In the reply, include exactly the lines of the entries below from the first to the line with "finish: 6610 / 42900", that line included.

(Saved data entries)

========================================

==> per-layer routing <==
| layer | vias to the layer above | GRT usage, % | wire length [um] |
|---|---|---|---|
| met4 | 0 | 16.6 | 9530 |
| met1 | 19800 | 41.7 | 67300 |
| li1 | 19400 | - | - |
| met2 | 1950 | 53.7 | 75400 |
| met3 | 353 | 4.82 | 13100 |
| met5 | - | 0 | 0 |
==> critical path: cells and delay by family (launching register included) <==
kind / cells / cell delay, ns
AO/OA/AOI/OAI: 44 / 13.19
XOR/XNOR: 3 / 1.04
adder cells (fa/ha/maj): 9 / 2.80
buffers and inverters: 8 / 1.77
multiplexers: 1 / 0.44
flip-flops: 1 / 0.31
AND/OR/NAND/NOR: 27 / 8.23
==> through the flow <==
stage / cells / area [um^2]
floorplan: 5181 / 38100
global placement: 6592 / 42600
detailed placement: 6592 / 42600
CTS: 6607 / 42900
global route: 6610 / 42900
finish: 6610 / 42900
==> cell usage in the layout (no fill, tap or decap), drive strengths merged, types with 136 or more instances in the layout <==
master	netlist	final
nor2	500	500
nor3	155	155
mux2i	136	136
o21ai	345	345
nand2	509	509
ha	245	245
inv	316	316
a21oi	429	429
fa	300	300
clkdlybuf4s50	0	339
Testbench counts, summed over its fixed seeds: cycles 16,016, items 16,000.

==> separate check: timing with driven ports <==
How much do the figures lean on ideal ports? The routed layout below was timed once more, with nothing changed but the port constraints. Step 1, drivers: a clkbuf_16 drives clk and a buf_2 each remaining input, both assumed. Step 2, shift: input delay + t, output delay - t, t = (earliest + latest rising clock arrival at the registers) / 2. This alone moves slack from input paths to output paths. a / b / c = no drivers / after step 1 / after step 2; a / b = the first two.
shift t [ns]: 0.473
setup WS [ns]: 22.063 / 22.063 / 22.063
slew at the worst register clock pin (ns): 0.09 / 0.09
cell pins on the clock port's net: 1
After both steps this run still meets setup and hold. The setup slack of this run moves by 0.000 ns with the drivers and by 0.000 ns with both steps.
What follows belongs to an exercise in optimizing a design on an open flow for small area, a short achievable clock period and few clock cycles; a production flow would make more cautious choices.
RTL that was checked went through simulation tests only; none was proved equivalent to the original.

==> flow/design.v <==
module ce_errx (
    input  wire         clk,
    input  wire         rst,
    input  wire         start,
    output reg          done,
    input  wire         voa,
    input  wire [31:0]  y,
    input  wire [2:0]   seq,
    input  wire [7:0]   dseq,
    input  wire [2:0]   dlag,
    input  wire [2:0]   dsh,
    input  wire         ext,
    input  wire [31:0]  yavg_in,
    input  wire [31:0]  m_in,
    input  wire [31:0]  refv,
    input  wire         ref_ok,
    input  wire [15:0]  kref,
    input  wire [31:0]  yfloor,
    input  wire [31:0]  target,
    output wire [15:0]  e,
    output reg  [31:0]  yavg_out,
    output reg  [31:0]  m_out,
    output reg          wd
);
    localparam [1:0] S_IDLE = 2'd0,
                     S_MUL  = 2'd1,
                     S_DIV  = 2'd2;
    reg  [1:0]  state;
    reg  [2:0]  cnt;
    reg  [4:0]  rem;       
    reg  [14:0] quo;       
    reg         satr;      
    reg         posq;      
    reg  [17:0] tx;        
    reg  [47:0] acc;       
    reg  [39:0] den;       
    reg         neg;       
    reg         ydo;       
    wire        idle  = (state == S_IDLE);
    wire        yc    = (state == S_MUL) & ydo;    
    wire        smode = idle | yc;
    function [79:0] csa(input [39:0] a, input [39:0] b, input [39:0] c);
        csa = {(a & b) | (a & c) | (b & c), a ^ b ^ c};
    endfunction
    wire        bw      = y[5:0] < yavg_in[5:0];
    wire [2:0]  lag_idx = seq - dlag;
    wire        wl      = dseq[lag_idx];
    wire [39:0] y40  = {8'd0, y};
    wire [39:0] a40  = {8'd0, yavg_in};
    wire [39:0] m40  = {{8{m_in[31]}}, m_in};
    wire [39:0] mm40 = m40 << dsh;
    wire [39:0] yh40 = {14'd0, y[31:6]};
    wire [39:0] ah40 = {14'd0, yavg_in[31:6]};
    wire        sw = wl & ~yc;
    wire [39:0] o1 = yc ? a40  : sw ? y40   : ~y40;
    wire [39:0] o2 = yc ? yh40 : sw ? ~a40  : a40;
    wire [39:0] o3 = yc ? ~ah40 : sw ? ~yh40 : yh40;
    wire [39:0] o4 = yc ? {40{bw}} : sw ? ah40 : ~ah40;
    wire [39:0] o5 = yc ? 40'd0 : ~m40;
    wire [39:0] o6 = yc ? 40'd0 : mm40;
    wire        k1 = ~yc;
    wire        k2 = ~yc & (wl | ~bw);
    wire        k3 = ~yc & wl & bw;
    wire [79:0] c1 = csa(o1, o2, o3);
    wire [79:0] c2 = csa(o4, o5, o6);
    wire [79:0] c3 = csa(c1[39:0], {c1[78:40], k1}, c2[39:0]);
    wire [79:0] c4 = csa(c3[39:0], {c3[78:40], k2}, {c2[78:40], k3});
    wire [39:0] s_x = c4[39:0];
    wire [39:0] s_y = {c4[78:40], 1'b0};
    always @(posedge clk) begin
        if (idle & voa)
            yavg_out <= yavg_in;
        else if (yc)
            yavg_out <= t3[31:0];
        wd <= ~voa & dseq[seq];
    end
    wire [3:0] kd [0:3];
    assign kd[0] = kref[3:0];
    assign kd[1] = kref[7:4];
    assign kd[2] = kref[11:8];
    assign kd[3] = kref[15:12];
    wire [2:0]  klead = (kd[3] != 4'd0) ? 3'd3 : (kd[2] != 4'd0) ? 3'd2 : 3'd1;
    reg  [3:0]  dnext;     
    wire [3:0]  dig = idle ? ((ref_ok & ~voa) ? kd[klead[1:0]] : 4'd0) : dnext;
    wire [47:0] pp0 = voa ? {16'd0, target} : dig[0] ? {16'd0, refv} : 48'd0;
    wire [47:0] pp1 = voa ? ~{16'd0, y}     : dig[1] ? {15'd0, refv, 1'b0} : 48'd0;
    wire [47:0] pp2 = dig[2] ? {14'd0, refv, 2'b0} : 48'd0;
    wire [47:0] pp3 = dig[3] ? {13'd0, refv, 3'b0} : 48'd0;
    wire [47:0] pa  = idle ? 48'd0 : {acc[43:0], 4'b0};
    wire [47:0] ms0 = pp0 ^ pp1 ^ pp2;
    wire [47:0] mc0 = {((pp0[46:0] & pp1[46:0]) | (pp0[46:0] & pp2[46:0]) | (pp1[46:0] & pp2[46:0])), voa};
    wire [47:0] ms1 = ms0 ^ mc0 ^ pp3;
    wire [47:0] mc1 = {((ms0[46:0] & mc0[46:0]) | (ms0[46:0] & pp3[46:0]) | (mc0[46:0] & pp3[46:0])), 1'b0};
    wire [47:0] ms2 = ms1 ^ mc1 ^ pa;
    wire [47:0] mc2 = {((ms1[46:0] & mc1[46:0]) | (ms1[46:0] & pa[46:0]) | (mc1[46:0] & pa[46:0])), 1'b0};
    wire [47:0] mul_nx = ms2 + mc2;
    wire [31:0] yf_nz = {yfloor[31:1], yfloor[0] | (yfloor == 32'd0)};
    wire [48:0] zf  = {~{9'd0, yfloor}, 8'd0};
    wire [48:0] cs1 = {1'b0, ms2} ^ {1'b0, mc2} ^ zf;
    wire [48:0] cc1 = {((ms2 & mc2) | (ms2 & zf[47:0]) | (mc2 & zf[47:0])), 1'b0};
    wire [48:0] dgt = cs1 + cc1;
    wire        p_gt = ~dgt[48];
    wire [39:0] r_el  = p_gt ? mul_nx[47:8] : {8'd0, yf_nz};
    wire [39:0] r_voa = (target > yfloor) ? {8'd0, target} : {8'd0, yf_nz};
    wire [39:0] r_div = idle ? r_voa : r_el;
    wire signed [39:0] m_sh  = $signed(den) >>> dsh;
    wire        m_hi  = ~m_sh[39] & (m_sh[38:31] != 8'h00);
    wire        m_lo  =  m_sh[39] & (m_sh[38:31] != 8'hff);
    wire [31:0] m_val = m_hi ? 32'h7fffffff : m_lo ? 32'h80000000 : m_sh[31:0];
    wire [32:0] n_sel = idle ? mul_nx[32:0] : {m_val[31], m_val};
    wire [31:0] n_mag = n_sel[32] ? -n_sel[31:0] : n_sel[31:0];
    wire [40:0] i1 = {acc[39:0], 1'b0};
    wire [41:0] t1 = {1'b0, i1} + ~{2'b00, den} + 42'd1;
    wire        q1 = ~t1[41];
    wire [39:0] a1 = q1 ? t1[39:0] : i1[39:0];
    wire [40:0] i2 = {a1, 1'b0};
    wire [41:0] t2 = {1'b0, i2} + ~{2'b00, den} + 42'd1;
    wire        q2 = ~t2[41];
    wire [39:0] a2 = q2 ? t2[39:0] : i2[39:0];
    wire [40:0] i3 = {a2, 1'b0};
    wire [41:0] x3 = smode ? {2'b00, s_x} : {1'b0, i3};
    wire [41:0] y3 = smode ? {2'b00, s_y} : ~{2'b00, den};
    wire [41:0] t3 = x3 + y3 + 42'd1;
    wire        q3 = ~t3[41];
    wire [39:0] a3 = q3 ? t3[39:0] : i3[39:0];
    reg  [39:0] hmask;     
    integer h;
    always @* begin
        hmask[39] = 1'b1;
        for (h = 38; h >= 0; h = h - 1)
            hmask[h] = hmask[h + 1] & ~den[h + 1];
    end
    wire [45:0] i1s  = {i1, 5'd0};
    wire        skip = (rem >= 5'd6) && (i1s[45:40] == 6'd0) && ((i1s[39:0] & hmask) == 40'd0);
    wire [15:0] qv  = satr ? (neg ? 16'h8000 : 16'h7fff) : {1'b0, quo};
    wire [17:0] qx  = posq ? {2'b00, qv} : {2'b11, ~qv};
    wire [17:0] es  = qx + tx + {17'd0, ~posq};
    assign e = (es[17:15] == 3'b000 || es[17:15] == 3'b111) ? es[15:0]
             : (es[17] ? 16'h8000 : 16'h7fff);
    wire        sat = (rem == 5'd15) && (acc[39:0] >= den);
    wire        n_neg  = n_sel[32];
    wire        tneg   = ~voa & ext;
    wire [17:0] tx_nx  = voa ? 18'd0 : (({{2{target[15]}}, target[15:0]} ^ {18{tneg}}) + {17'd0, tneg});
    task load_common;
        begin
            den   <= r_div;
            neg   <= n_neg;
            quo   <= 15'd0;
            acc   <= {16'd0, n_mag};
            rem   <= 5'd15;
            satr  <= 1'b0;
        end
    endtask
    always @(posedge clk) begin
        posq <= voa ? ~neg : (ext ^ neg);
        tx   <= tx_nx;
    end
    always @(posedge clk) begin
        if (rst) begin
            state <= S_IDLE;
            done  <= 1'b0;
        end else begin
            done <= 1'b0;
            case (state)
                S_IDLE: if (start) begin
                    if (voa) begin
                        m_out <= m_in;
                        load_common;
                        state <= S_DIV;
                    end else begin
                        den   <= t3[39:0];
                        acc   <= mul_nx;
                        cnt   <= klead - 3'd1;
                        dnext <= ref_ok ? kd[klead[1:0] - 2'd1] : 4'd0;
                        ydo   <= 1'b1;
                        state <= S_MUL;
                    end
                end
                S_MUL: begin
                    ydo <= 1'b0;
                    dnext <= ref_ok ? kd[cnt[1:0] - 2'd1] : 4'd0;
                    if (cnt == 3'd0) begin
                        m_out <= m_val;
                        load_common;
                        state <= S_DIV;
                    end else begin
                        acc <= mul_nx;
                        cnt <= cnt - 3'd1;
                    end
                end
                default: begin
                    if (sat) begin
                        satr  <= 1'b1;
                        done  <= 1'b1;
                        state <= S_IDLE;
                    end else if (skip) begin
                        acc <= {8'd0, i1s[39:0]};
                        quo <= {quo[8:0], 6'd0};
                        rem <= rem - 5'd6;
                        if (rem == 5'd6) begin
                            done  <= 1'b1;
                            state <= S_IDLE;
                        end
                    end else begin
                        acc <= {8'd0, a3};
                        quo <= {quo[11:0], q1, q2, q3};
                        rem <= rem - 5'd3;
                        if (rem == 5'd3) begin
                            done  <= 1'b1;
                            state <= S_IDLE;
                        end
                    end
                end
            endcase
        end
    end
endmodule
clock: 17.0 ns
lec_check: 0
abc_area: 1
cap_margin: 20
core_margin: 2
core_utilization: 40
place_density: 0.6
slew_margin: 20
standard.sh (not shown) runs the stock make flow with config.mk's settings and CLKGATE_MAP_FILE= SYNTH_SCRIPT=/design/flow/synth_recipe.tcl, a recipe that flattens the netlist after the stock synthesis.
==> flow/flow/run.sh <==
#!/bin/bash
# The standard layout (standard.sh, unchanged), with the input and
# output ports buffered by sky130_fd_sc_hd__buf_1 cells instead of the
# default delay-buffer cells. All make/OpenROAD/Yosys output goes to
# standard.log in this folder.
set -euo pipefail
export BUFFER_PORTS_ARGS="-buffer_cell sky130_fd_sc_hd__buf_1"
# repair_timing aims at 7 ns of setup slack (a 10 ns period)
export SETUP_SLACK_MARGIN=7
bash standard.sh > standard.log 2>&1
Testbench counts at the start, summed over its fixed seeds: cycles 9,585.
Rerun with:
--- a/flow/design.v
+++ b/flow/design.v
@@ -50,14 +50,14 @@
     wire [39:0] m40  = {{8{m_in[31]}}, m_in};
     wire [39:0] mm40 = m40 << dsh;
     wire [39:0] yh40 = {14'd0, y[31:6]};
     wire [39:0] ah40 = {14'd0, yavg_in[31:6]};
     wire        sw = wl & ~yc;
-    wire [39:0] o1 = yc ? a40  : sw ? y40   : ~y40;
-    wire [39:0] o2 = yc ? yh40 : sw ? ~a40  : a40;
-    wire [39:0] o3 = yc ? ~ah40 : sw ? ~yh40 : yh40;
-    wire [39:0] o4 = yc ? {40{bw}} : sw ? ah40 : ~ah40;
+    wire [39:0] o1 = a40 ^ {40{sw}};
+    wire [39:0] o2 = yh40 ^ {40{sw}};
+    wire [39:0] o3 = ~ah40 ^ {40{sw}};
+    wire [39:0] o4 = yc ? {40{bw}} : (y40 ^ {40{~sw}});
     wire [39:0] o5 = yc ? 40'd0 : ~m40;
     wire [39:0] o6 = yc ? 40'd0 : mm40;
     wire        k1 = ~yc;
     wire        k2 = ~yc & (wl | ~bw);
     wire        k3 = ~yc & wl & bw;
@@ -106,11 +106,18 @@
     wire signed [39:0] m_sh  = $signed(den) >>> dsh;
     wire        m_hi  = ~m_sh[39] & (m_sh[38:31] != 8'h00);
     wire        m_lo  =  m_sh[39] & (m_sh[38:31] != 8'hff);
     wire [31:0] m_val = m_hi ? 32'h7fffffff : m_lo ? 32'h80000000 : m_sh[31:0];
     wire [32:0] n_sel = idle ? mul_nx[32:0] : {m_val[31], m_val};
-    wire [31:0] n_mag = n_sel[32] ? -n_sel[31:0] : n_sel[31:0];
+    reg  [31:0] n_low;
+    integer b;
+    always @* begin
+        n_low[0] = 1'b0;
+        for (b = 1; b < 32; b = b + 1)
+            n_low[b] = n_low[b - 1] | n_sel[b - 1];
+    end
+    wire [31:0] n_mag = n_sel[31:0] ^ (n_low & {32{n_sel[32]}});
     wire [40:0] i1 = {acc[39:0], 1'b0};
     wire [41:0] t1 = {1'b0, i1} + ~{2'b00, den} + 42'd1;
     wire        q1 = ~t1[41];
     wire [39:0] a1 = q1 ? t1[39:0] : i1[39:0];
     wire [40:0] i2 = {a1, 1'b0};
=> Synthesized cell count drops by 8.4%. Worst setup slack improves by 0.098 ns. Wire length falls by 7.2%. Non-clock buffer count came out higher by 44. Design area shrinks by 2.6%. Global-route usage came out lower by 0.40 points. Via count drops by 7.1%. Area after synthesis decreases by 6.0%. Cell count is lower by 7.1%. Count of clock-buffer cells in the layout went down by 3. Fmax grows by 0.98%. Critical path depth is lower by 1. Flip-flop and latch count does not change.
Function not checked in the second run of this note: the RTL went through the layout flow alone.

-- afterwards: timing with drivers on the ports --
How much do the figures lean on ideal ports? The routed layouts below were timed once more, with nothing changed but the port constraints. Step 1: set_driving_cell puts a clkbuf_16 on clk and a buf_2 on each other input, an assumption about the parent block. Step 2 moves the port delays by t, midway between the first and last clock arrival at a register: inputs arrive t later, outputs are due t later. That takes back most of the time a late clock gives input paths. Slacks: ideal / step 1 / step 2; pairs: ideal / step 1.
run	t, ns	setup slack, ns	hold slack, ns	cell pins on the clock port's net
the first run	0.691	6.980 / 7.014 / 6.323	0.514 / 0.514 / 0.514	1
the second run	0.680	7.078 / 7.120 / 6.440	0.535 / 0.535 / 0.535	1
After both steps setup and hold are still met in every run listed. For the first run, which loses most, drivers alone change the setup slack by +0.034 ns; drivers and shift together by -0.657 ns.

========================================

> **Answer area**
==> per-layer routing <==
| layer | vias to the layer above | GRT usage, % | wire length [um] |
|---|---|---|---|
| met4 | 0 | 16.6 | 9530 |
| met1 | 19800 | 41.7 | 67300 |
| li1 | 19400 | - | - |
| met2 | 1950 | 53.7 | 75400 |
| met3 | 353 | 4.82 | 13100 |
| met5 | - | 0 | 0 |
==> critical path: cells and delay by family (launching register included) <==
kind / cells / cell delay, ns
AO/OA/AOI/OAI: 44 / 13.19
XOR/XNOR: 3 / 1.04
adder cells (fa/ha/maj): 9 / 2.80
buffers and inverters: 8 / 1.77
multiplexers: 1 / 0.44
flip-flops: 1 / 0.31
AND/OR/NAND/NOR: 27 / 8.23
==> through the flow <==
stage / cells / area [um^2]
floorplan: 5181 / 38100
global placement: 6592 / 42600
detailed placement: 6592 / 42600
CTS: 6607 / 42900
global route: 6610 / 42900
finish: 6610 / 42900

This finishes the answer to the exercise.